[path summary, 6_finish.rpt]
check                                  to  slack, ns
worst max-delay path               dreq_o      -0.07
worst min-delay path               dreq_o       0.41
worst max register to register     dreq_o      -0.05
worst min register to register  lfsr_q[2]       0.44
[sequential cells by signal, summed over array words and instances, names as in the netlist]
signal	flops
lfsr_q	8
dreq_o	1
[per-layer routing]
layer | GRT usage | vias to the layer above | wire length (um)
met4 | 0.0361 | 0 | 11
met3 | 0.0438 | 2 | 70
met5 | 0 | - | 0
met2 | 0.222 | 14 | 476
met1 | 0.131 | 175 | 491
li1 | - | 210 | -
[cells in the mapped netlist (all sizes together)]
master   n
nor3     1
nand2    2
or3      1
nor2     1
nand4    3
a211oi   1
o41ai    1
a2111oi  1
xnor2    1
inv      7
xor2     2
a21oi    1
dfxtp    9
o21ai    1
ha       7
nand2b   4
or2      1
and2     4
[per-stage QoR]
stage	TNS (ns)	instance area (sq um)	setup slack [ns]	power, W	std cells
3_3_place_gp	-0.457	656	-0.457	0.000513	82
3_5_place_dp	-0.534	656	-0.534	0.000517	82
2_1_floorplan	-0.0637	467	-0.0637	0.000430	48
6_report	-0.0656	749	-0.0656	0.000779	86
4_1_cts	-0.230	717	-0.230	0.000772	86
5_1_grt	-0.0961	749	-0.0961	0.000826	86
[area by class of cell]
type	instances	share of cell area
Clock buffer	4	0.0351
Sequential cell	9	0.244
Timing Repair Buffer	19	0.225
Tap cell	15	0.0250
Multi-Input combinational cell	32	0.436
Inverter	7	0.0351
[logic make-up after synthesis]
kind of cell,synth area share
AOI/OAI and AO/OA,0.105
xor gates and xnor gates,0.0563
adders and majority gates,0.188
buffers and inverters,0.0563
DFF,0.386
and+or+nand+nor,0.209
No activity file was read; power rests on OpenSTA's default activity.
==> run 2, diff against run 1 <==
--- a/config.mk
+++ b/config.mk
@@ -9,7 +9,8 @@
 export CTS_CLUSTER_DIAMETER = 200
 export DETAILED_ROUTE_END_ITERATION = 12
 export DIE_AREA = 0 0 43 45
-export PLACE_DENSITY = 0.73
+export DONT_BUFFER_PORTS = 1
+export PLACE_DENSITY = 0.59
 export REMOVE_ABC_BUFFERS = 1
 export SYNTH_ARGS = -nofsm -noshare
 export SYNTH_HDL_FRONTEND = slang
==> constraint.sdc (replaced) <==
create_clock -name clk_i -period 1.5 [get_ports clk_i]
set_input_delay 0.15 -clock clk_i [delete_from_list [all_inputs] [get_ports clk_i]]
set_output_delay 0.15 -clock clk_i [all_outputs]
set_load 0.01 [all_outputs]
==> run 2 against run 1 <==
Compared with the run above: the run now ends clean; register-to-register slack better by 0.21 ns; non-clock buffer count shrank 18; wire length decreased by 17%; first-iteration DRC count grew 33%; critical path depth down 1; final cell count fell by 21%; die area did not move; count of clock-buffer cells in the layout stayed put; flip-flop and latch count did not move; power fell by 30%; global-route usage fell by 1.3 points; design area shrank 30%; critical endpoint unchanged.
$ cat src/rtl/stopwatch_pkg.sv
// Shared types, digit limits and saturating BCD step functions for the stopwatch.
package stopwatch_pkg;

   typedef enum logic [1:0] {IDLE, RUN, PAUSE, LIMIT} state_t;

   localparam logic [3:0]  D0_MAX  = 4'd9;
   localparam logic [3:0]  D1_MAX  = 4'd9;
   localparam logic [3:0]  D2_MAX  = 4'd5;
   localparam logic [3:0]  D3_MAX  = 4'd9;
   localparam logic [15:0] CNT_MAX = {D3_MAX, D2_MAX, D1_MAX, D0_MAX};
   localparam logic [15:0] CNT_MIN = 16'h0000;

   // Both functions saturate at the ends so the count can never wrap.
   function automatic logic [15:0] bcd_inc(input logic [15:0] c);
      logic [15:0] r;
      r = c;
      if (c != CNT_MAX) begin
         if (c[3:0] != D0_MAX) r[3:0] = c[3:0] + 4'd1;
         else begin
            r[3:0] = 4'd0;
            if (c[7:4] != D1_MAX) r[7:4] = c[7:4] + 4'd1;
            else begin
               r[7:4] = 4'd0;
               if (c[11:8] != D2_MAX) r[11:8] = c[11:8] + 4'd1;
               else begin
                  r[11:8]  = 4'd0;
                  r[15:12] = c[15:12] + 4'd1;
               end
            end
         end
      end
      return r;
   endfunction

   function automatic logic [15:0] bcd_dec(input logic [15:0] c);
      logic [15:0] r;
      r = c;
      if (c != CNT_MIN) begin
         if (c[3:0] != 4'd0) r[3:0] = c[3:0] - 4'd1;
         else begin
            r[3:0] = D0_MAX;
            if (c[7:4] != 4'd0) r[7:4] = c[7:4] - 4'd1;
            else begin
               r[7:4] = D1_MAX;
               if (c[11:8] != 4'd0) r[11:8] = c[11:8] - 4'd1;
               else begin
                  r[11:8]  = D2_MAX;
                  r[15:12] = c[15:12] - 4'd1;
               end
            end
         end
      end
      return r;
   endfunction

endpackage

$ cat src/rtl/stopwatch_ctrl_tick_gen.sv
// Tenth-second prescaler: tick is high combinationally on the last count of each period.
module tick_gen #(
   parameter int TICK_DIV = 5_000_000
) (
   input  logic clk,
   input  logic rst,
   input  logic clr,
   input  logic en,
   output logic tick
);

   localparam int            PW   = (TICK_DIV > 2) ? $clog2(TICK_DIV) : 1;
   localparam logic [PW-1:0] LAST = PW'(TICK_DIV - 1);

   logic [PW-1:0] r_cnt;

   always_ff @(posedge clk) begin
      if (rst || clr)
         r_cnt <= '0;
      else if (en)
         r_cnt <= (r_cnt == LAST) ? '0 : r_cnt + PW'(1);
   end

   assign tick = en && (r_cnt == LAST);

endmodule

$ cat src/rtl/stopwatch_ctrl.sv
// Stopwatch sequencing: button edge commands, run/pause/limit FSM, BCD count and lap freeze.
module stopwatch_ctrl
   import stopwatch_pkg::*;
#(
   parameter int TICK_DIV = 5_000_000
) (
   input  logic       clk,
   input  logic       rst,
   input  logic       btn_start,
   input  logic       btn_clear,
   input  logic       btn_lap,
   input  logic       up,
   output logic [3:0] d3,
   output logic [3:0] d2,
   output logic [3:0] d1,
   output logic [3:0] d0,
   output logic       running,
   output logic       at_limit,
   output logic       lap_active
);

   state_t      r_state;
   logic        r_start_q, r_clear_q, r_lap_q;
   logic [15:0] r_cnt, r_lap_val;
   logic        r_running, r_at_limit, r_lap_active;

   logic        w_cmd_clear, w_cmd_start, w_cmd_lap;
   logic        w_tick, w_presc_clr, w_presc_en;
   logic        w_start_blocked, w_tick_limit;
   logic [15:0] w_cnt_next;

   // One command per cycle: clear beats start beats lap.
   assign w_cmd_clear = btn_clear & ~r_clear_q;
   assign w_cmd_start = btn_start & ~r_start_q & ~w_cmd_clear;
   assign w_cmd_lap   = btn_lap & ~r_lap_q & ~w_cmd_clear & ~w_cmd_start;

   assign w_presc_clr     = w_cmd_clear | w_cmd_start;
   assign w_presc_en      = (r_state == RUN);
   assign w_start_blocked = up ? (r_cnt == CNT_MAX) : (r_cnt == CNT_MIN);
   assign w_cnt_next      = up ? bcd_inc(r_cnt) : bcd_dec(r_cnt);
   assign w_tick_limit    = up ? (w_cnt_next == CNT_MAX) : (w_cnt_next == CNT_MIN);

   tick_gen #(.TICK_DIV(TICK_DIV)) u_tick_gen (
      .clk  (clk),
      .rst  (rst),
      .clr  (w_presc_clr),
      .en   (w_presc_en),
      .tick (w_tick)
   );

   always_ff @(posedge clk) begin
      if (rst) begin
         r_state      <= IDLE;
         r_start_q    <= 1'b0;
         r_clear_q    <= 1'b0;
         r_lap_q      <= 1'b0;
         r_cnt        <= CNT_MIN;
         r_lap_val    <= CNT_MIN;
         r_running    <= 1'b0;
         r_at_limit   <= 1'b0;
         r_lap_active <= 1'b0;
      end else begin
         r_start_q <= btn_start;
         r_clear_q <= btn_clear;
         r_lap_q   <= btn_lap;
         if (w_cmd_clear) begin
            r_state      <= IDLE;
            r_cnt        <= CNT_MIN;
            r_running    <= 1'b0;
            r_at_limit   <= 1'b0;
            r_lap_active <= 1'b0;
         end else if (w_cmd_start) begin
            if (r_state == RUN) begin
               r_state      <= PAUSE;
               r_running    <= 1'b0;
               r_lap_active <= 1'b0;
            end else if (w_start_blocked) begin
               r_state      <= LIMIT;
               r_running    <= 1'b0;
               r_at_limit   <= 1'b1;
               r_lap_active <= 1'b0;
            end else begin
               r_state    <= RUN;
               r_running  <= 1'b1;
               r_at_limit <= 1'b0;
            end
         end else begin
            if (w_cmd_lap) begin
               if (r_state == RUN) begin
                  r_lap_active <= ~r_lap_active;
                  if (!r_lap_active) r_lap_val <= r_cnt;
               end else begin
                  r_lap_active <= 1'b0;
               end
            end
            // A tick reaching the end saturates here; the later lap clear overrides any toggle.
            if (w_tick) begin
               r_cnt <= w_cnt_next;
               if (w_tick_limit) begin
                  r_state      <= LIMIT;
                  r_running    <= 1'b0;
                  r_at_limit   <= 1'b1;
                  r_lap_active <= 1'b0;
               end
            end
         end
      end
   end

   assign {d3, d2, d1, d0} = r_lap_active ? r_lap_val : r_cnt;
   assign running          = r_running;
   assign at_limit         = r_at_limit;
   assign lap_active       = r_lap_active;

endmodule

$ cat config.mk
export PLATFORM = sky130hd
export DESIGN_NAME = stopwatch_ctrl
export DESIGN_NICKNAME = d
export VERILOG_FILES = /design/src/rtl/stopwatch_pkg.sv /design/src/rtl/stopwatch_ctrl_tick_gen.sv /design/src/rtl/stopwatch_ctrl.sv
export SDC_FILE = /design/constraint.sdc
export NUM_CORES = 1
export LEC_CHECK = 0
export ABC_AREA = 1
export CAP_MARGIN = 40
export CORE_ASPECT_RATIO = 1.25
export CORE_MARGIN = 3
export CORE_UTILIZATION = 35
export DETAILED_ROUTE_END_ITERATION = 10
export PLACE_DENSITY_LB_ADDON = 0.1
export SLEW_MARGIN = 30
export SYNTH_ARGS = -nofsm -noshare
export SYNTH_HDL_FRONTEND = slang
export SYNTH_HIERARCHICAL = 1
export SYNTH_SLANG_ARGS = --single-unit
$ cat constraint.sdc
create_clock -name clk -period 1.83 [get_ports clk]
set_input_delay 0.2745 -clock clk [delete_from_list [all_inputs] [get_ports clk]]
set_output_delay 0.2745 -clock clk [all_outputs]
set_load 0.005 [all_outputs]
==> reports/metrics.cfg, run 1 <==
[outcome]
status = finished, violations left
violations = setup timing

[grt]
antenna_found_initial = 0
grt-ovfl-total = 0
track_usage = 0.205
grt_pass1_wl_mm = 21.1
grt_pass1_vias = 4532
grt_max_degree = 19

[sta]
layout_min_cycle_time_ns = 2.08
slew_violations = 0
rsz0062_at_grt = true
tightest_slew_ns = 0.414
timing.hold.ws_ns = 0.461
finalCritPeriodShare = 1.13
relSlewSlack = 0.723
clock_skew_ns = 0.00763
hold_viol = 0
max_freq_mhz = 482
finalSetupViolations = 5
worst_slack_ns = -0.246

[route]
drt_iter0_markers = 273
drcViolationCount = 0
drt-total-wl_mm = 12.9
vias_per_cell = 5.02
vias = 4685
avgRoutedWirePerCell_um = 13.8
ant_nets = 0
first_pass_iters = 5

[logic_synthesis]
synthCells = 664
yosysWarnings = 6
ys_seq_area_frac = 0.310
synth_cell_types = 33
syn-num-nets = 675
synth-seq-cells = 63
synth_area_mm2 = 0.00406
avgSynthCellArea_um2 = 6.12

[pwr]
p_seq_frac = 0.397
p_clk_frac = 0.548
switching_share = 0.225
powerDensity_mw_per_mm2 = 577
p_leak_nw = 2.75
ir_worst_vdd_uv = 380
p_int_mw = 2.69
power_frac_comb = 0.055
p_sw_uw = 778

[worst_setup_path]
r2r_start = r_cnt[0]
critical_path_class = reg -> reg
crit_required_ns = 2.06
arrival_ns = 2.30
end_kind = flip-flop
critPathTopFamily = simple AND/OR/NAND/NOR gates
timing.reg2reg.setup_slack_ns = -0.25
crit_path_max_fanout = 8
cp-start-kind = flip-flop
r2r_end = running
r2r_cells = 17
cp_slowest_cell = dfxtp_2
path_buf_inv = 1
max_stage_delay_ns = 0.34
path_cells = buf_6 -> nor2_4 -> nand2_4 -> nor2_8 -> nand3_2 -> nand2_2 -> nand2_1 -> nand2_1 -> nand2_2 -> nor2_4 -> nand3_4 -> nor2_4 -> nand2_2 -> nand2_4 -> nand2_4 -> nand3_2 -> a21oi_2

[worst_hold_path]
hold_depth = 2
worstHoldStart = r_lap_val[14]
hold_path.class = reg -> reg
whs_endpoint = r_lap_val[14]

[clocking]
cts_buffer_depth = 2
htreeDepth = 3
clk_latency_ns = 0.34
cts-root-buf = clkbuf_16
cts_buffers = 9
hold_buffers = 0
cts_sinks = 63
clk_pin_slew_ns = 0.06
cts_tree = yes

[floorplanning]
ios = 25
row_count = 43
dieWidth_um = 102
die_area_mm2 = 0.0129
initial_core_util = 0.361
coreArea_mm2 = 0.0112
dieHeight_um = 126

[place]
place_ws_ns = -0.400
gp_congestion = 1.02
place_area_mm2 = 0.00529
hpwl_mm = 9.62
placement.io_buffers = 24

[finish]
nets = 805
syn2layout_area_growth_pct = 48.0
fin_util = 0.535
drive_gt1_frac = 0.328
diodes = 0
final_cell_area_mm2 = 0.00601
fillers = 1102

[run]
drv_cap = 0

[per-layer routing]
layer  part of all wire  vias up  GRT usage
li1                   -     2390          -
met1               0.40     2194      0.223
met2               0.54       74      0.377
met3              0.022       27     0.0358
met4              0.037        0     0.0942
met5                  0        -          0
[state kept, by name, indices dropped and copies added, names as in the netlist]
register          count
r_lap_q               1
lap_active            1
r_clear_q             1
at_limit              1
r_lap_val            16
u_tick_gen/r_cnt     23
r_state               2
r_cnt                16
running               1
r_start_q             1
[worst max path at each step]
stage	endpoint	slack [ns]	startpoint	cells after the start
6_report	running	-0.25	r_cnt[0]	17
5_1_grt	at_limit	-0.37	r_cnt[0]	16
4_1_cts	r_state[1]	-0.20	r_cnt[3]	16
3_5_place_dp	r_state[0]	-0.40	up	15
3_3_place_gp	r_state[0]	-0.36	up	15
2_1_floorplan	r_state[1]	-0.006	r_cnt[4]	17
[per-stage QoR]
step | power [mW] | cells | TNS, ns
finish | 3.47 | 934 | -1.14
global route | 3.59 | 934 | -1.87
CTS | 3.50 | 933 | -0.843
detailed placement | 1.59 | 912 | -2.13
global placement | 1.58 | 912 | -1.93
floorplan | 1.50 | 664 | -0.00756
[cells by family after synthesis]
group,after synthesis,synth area share
AO/OA/AOI/OAI,94,0.123
buffers and inverters,108,0.105
AND/OR/NAND/NOR,386,0.429
adder cells (fa/ha/maj),5,0.0154
flip-flops,63,0.310
XOR/XNOR,8,0.0172
[area by class of cell]
| type | count | area [um^2] | share of cell area |
|---|---|---|---|
| inverter | 87 | 338 | 0.0562 |
| multi-input combinational | 494 | 2720 | 0.452 |
| sequential | 63 | 1290 | 0.215 |
| timing repair buffer | 139 | 1160 | 0.194 |
| clock buffer | 10 | 239 | 0.0397 |
| tap | 135 | 169 | 0.0281 |
| clock inverter | 6 | 92.6 | 0.0154 |
[what timing repair did]
action,in CTS,in global routing
gates cloned,2,0
endpoints found under the setup margin,21,23
pin swaps,16,23
resized for setup,95,50
setup buffers,3,2
[tightest hold or removal path, stage by stage (launching register included)]
cell	delay (ns)
dfxtp_1	0.31
nand2_1	0.06
a21oi_1	0.05
[cells in the mapped netlist (all sizes together)]
cell / n / area share
nand2: 195 / 0.19
nor2: 104 / 0.12
inv: 85 / 0.079
dfxtp: 63 / 0.31
nand3: 51 / 0.067
a21oi: 42 / 0.052
o21ai: 40 / 0.049
nand4: 16 / 0.025
nor3: 16 / 0.022
clkbuf: 14 / 0.013
buf: 7 / 0.011
o211ai: 7 / 0.013
ha: 5 / 0.015
xor2: 5 / 0.011
nand3b: 3 / 0.0055
xnor2: 3 / 0.0065
clkinv: 2 / 0.0018
o21bai: 2 / 0.0046
o22ai: 2 / 0.0031
a31oi: 1 / 0.0015
or2: 1 / 0.0015
[cells in the final DEF (no fill, tap or decap), drive strengths merged]
cell / n
xnor2: 3
or2: 1
buf: 115
inv: 86
o22ai: 2
nor2: 105
dlymetal6s2s: 1
dfxtp: 63
nand3b: 3
dlygate4sd2: 15
nand3: 51
o211ai: 7
clkinv: 3
ha: 5
o21ai: 40
nand4: 16
xor2: 5
a31oi: 1
clkdlybuf4s50: 8
clkbuf: 10
nor3: 16
nand2: 195
a21oi: 42
o21bai: 2
bufinv: 2
clkinvlp: 2
[power by group through the flow]
stage | Clock [mW] | Combinational, mW | Sequential (mW)
global placement | 0 | 0.169 | 1.41
global route | 2.01 | 0.207 | 1.38
finish | 1.90 | 0.190 | 1.38
floorplan | 0 | 0.0834 | 1.41
detailed placement | 0 | 0.171 | 1.41
CTS | 1.94 | 0.181 | 1.38
(Power assumes the default switching activity.)
==> run 2, diff against run 1 <==
==> constraint.sdc (replaced) <==
create_clock -name clk -period 1.83 [get_ports clk]
set_input_delay 0.2745 -clock clk [delete_from_list [all_inputs] [get_ports clk]]
set_output_delay 0.2745 -clock clk [all_outputs]
set_load 0.02 [all_outputs]
==> run 2 against run 1 <==
  * The flow still finishes with violations (setup timing)
  * Global-route usage increased by 0.19 points
  * Cell area decreased by 2.9%
  * First-iteration DRC count decreased by 22%
  * Sequential power about the same
  * Highest routed layer unchanged
==> reports/metrics.cfg, run 2 (synthesized netlist as in run 1, its figures left out) <==
[sta]
max_freq_mhz = 476
rsz0062_at_grt = true
slew_violations = 0
hold_viol = 0
clock_skew_ns = 0.0101
layout_min_cycle_time_ns = 2.10
finalSetupViolations = 5
finalCritPeriodShare = 1.15
tightest_slew_ns = 0.349
relSlewSlack = 0.766
worst_slack_ns = -0.269
fin_setup_tns_ns = -1.29

[finish]
largest_reg_flops = 23
regMostFlops = u_tick_gen/r_cnt
drive_gt1_frac = 0.302
layout_commonest_cell = nand2_1
diodes = 0
nets = 811
most-common-layout-cells = 171 x nand2_1, 112 x buf_4, 78 x nor2_1
syn2layout_area_growth_pct = 43.7
fillers = 1151
largest_registers = u_tick_gen/r_cnt: 23 flops, r_cnt: 16 flops, r_lap_val: 16 flops

[clocking]
cts-root-buf = clkbuf_16
cts_buffers = 9
cts_buffer_depth = 2
htreeDepth = 3
cts_tree = yes
cts_sinks = 63
clk_pin_slew_ns = 0.06
clk_latency_ns = 0.33

[worst_setup_path]
timing.reg2reg.setup_slack_ns = -0.27
path_buf_inv = 3
crit_required_ns = 2.05
r2r_start = r_cnt[0]
crit_path_max_fanout = 6
arrival_ns = 2.32
cp_slowest_cell = dfxtp_2
max_stage_delay_ns = 0.33
r2r_end = running
end_kind = flip-flop
critPathTopFamily = simple AND/OR/NAND/NOR gates
path_cells = buf_12 -> nor2_4 -> nand2_8 -> nor2_8 -> buf_6 -> nand4_1 -> nand2_1 -> inv_1 -> nand2_2 -> nand3_2 -> nor2_4 -> nand3_1 -> nand2_2 -> nand2_4 -> nand3_2 -> a21oi_1
cp-start-kind = flip-flop
r2r_cells = 16
critical_path_class = reg -> reg

[grt]
grt.met3_usage = 0.0308
grt_use_met2 = 0.395
grt_max_degree = 37
grt-ovfl-total = 0
track_usage = 0.207
grt_busiest_layer = met2
antenna_found_initial = 0
met1_usage = 0.221
grt_pass1_wl_mm = 21.2
grt_pass1_vias = 4508

[route]
first_pass_iters = 5
vias_per_cell = 4.90
vias = 4602
avgRoutedWirePerCell_um = 13.7
ant_nets = 0
drt-total-wl_mm = 12.8
drt_iter0_markers = 214
drcViolationCount = 0

[place]
hpwl_mm = 9.90
placement.io_buffers = 24
gp_congestion = 0.931
place_ws_ns = -0.376

[worst_hold_path]
worstHoldStart = r_state[1]
hold_path.class = reg -> reg
whs_endpoint = r_state[1]
hold_depth = 2

[floorplanning]
die_area_mm2 = 0.0129
dieWidth_um = 102
row_count = 43
initial_core_util = 0.361
ios = 25
coreArea_mm2 = 0.0112
dieHeight_um = 126

[run]
drv_cap = 0

[pwr]
p_leak_nw = 2.71
powerDensity_mw_per_mm2 = 566
ir_worst_vdd_uv = 489

[outcome]
status = finished, violations left
violations = setup timing

## run 2: changes by cell type in the layout (fill, tap and decap cells not counted), moves of 4 or more
cell           previous run  this run
nor2_1                   73        78
buf_4                   108       112
nand3_4                   5         1
dfxtp_1                  46        51
clkbuf_2                  0         5
o21ai_2                  10         2
o21ai_1                  16        10
dlygate4sd2_1            15         7
o21ai_0                  14        28
dfxtp_4                   5         1
nand2_1                 165       171
nor2_4                   14         9
nand2_4                   9         5
## run 2: where the power goes
part	leakage, nW	total [mW]	internal, mW	switching [mW]
clock	0.147	1.74	1.06	0.671
sequential	0.515	1.38	1.38	0.00504
combinational	2.05	0.186	0.0783	0.108
total	2.71	3.31	2.52	0.784
## run 2: routing by layer
metal  wire length [um]  share of wire  up-vias
li1                   -              -     2384
met1               5010           0.39     2103
met2               7100           0.55       93
met3                391          0.030       22
met4                350          0.027        0
met5                  0              0        -
## run 2: area by class of cell
type	count	area (um^2)	area share
inverters	87	332	0.0568
well taps	135	169	0.0289
clock buffers	10	229	0.0392
clock inverters	6	70.1	0.0120
flip-flops and latches	63	1280	0.219
multi-input cells	494	2560	0.439
repair buffers	145	1200	0.205
## run 2: how the worst max path moves through the flow
| stage | startpoint | endpoint | slack (ns) | depth (start not counted) |
|---|---|---|---|---|
| final | r_cnt[0] | running | -0.27 | 16 |
| after floorplan | r_cnt[5] | running | -0.01 | 17 |
| after global routing | r_cnt[0] | at_limit | -0.41 | 17 |
| after CTS | r_cnt[2] | at_limit | -0.22 | 19 |
| after global placement | up | r_state[0] | -0.33 | 15 |
| after detailed placement | up | r_state[1] | -0.38 | 14 |
## run 2: what timing repair did
item	in CTS	in global routing
pin swaps	15	14
endpoints found under the hold margin	0	0
setup endpoints to repair	22	33
cloned	1	0
hold buffers	0	0
resized for setup	65	45
setup buffers	5	2
## run 2: metrics by stage
| step | utilization | area (um^2) | cells | hold WS (ns) | power, mW |
|---|---|---|---|---|---|
| 6_report | 0.519 | 5840 | 940 | 0.456 | 3.31 |
| 5_1_grt | 0.519 | 5840 | 940 | 0.474 | 3.44 |
| 4_1_cts | 0.515 | 5790 | 938 | 0.461 | 3.35 |
| 3_5_place_dp | 0.474 | 5340 | 916 | 0.451 | 1.60 |
| 3_3_place_gp | 0.474 | 5340 | 916 | 0.445 | 1.59 |
| 2_1_floorplan | - | 4100 | 664 | 0.399 | 1.50 |
## run 2: tightest hold or removal path, cell delays in order, from the launching register on
cell,delay (ns)
dfxtp_1,0.33
o21ai_1,0.06
inv_1,0.04
==> run 3, diff against run 2 <==
--- a/config.mk
+++ b/config.mk
@@ -6,7 +6,7 @@
 export NUM_CORES = 1
 export LEC_CHECK = 0
 export ABC_AREA = 1
-export CAP_MARGIN = 40
+export CAP_MARGIN = 20
 export CORE_ASPECT_RATIO = 1.25
 export CORE_MARGIN = 3
 export CORE_UTILIZATION = 35
==> results of run 3 <==
The final DEF is identical to that of run 2; final timing and power are the same.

* * * * * * * * *

Each line of the listing that contains the word "signal" must be counted. Give only the resulting figure.

2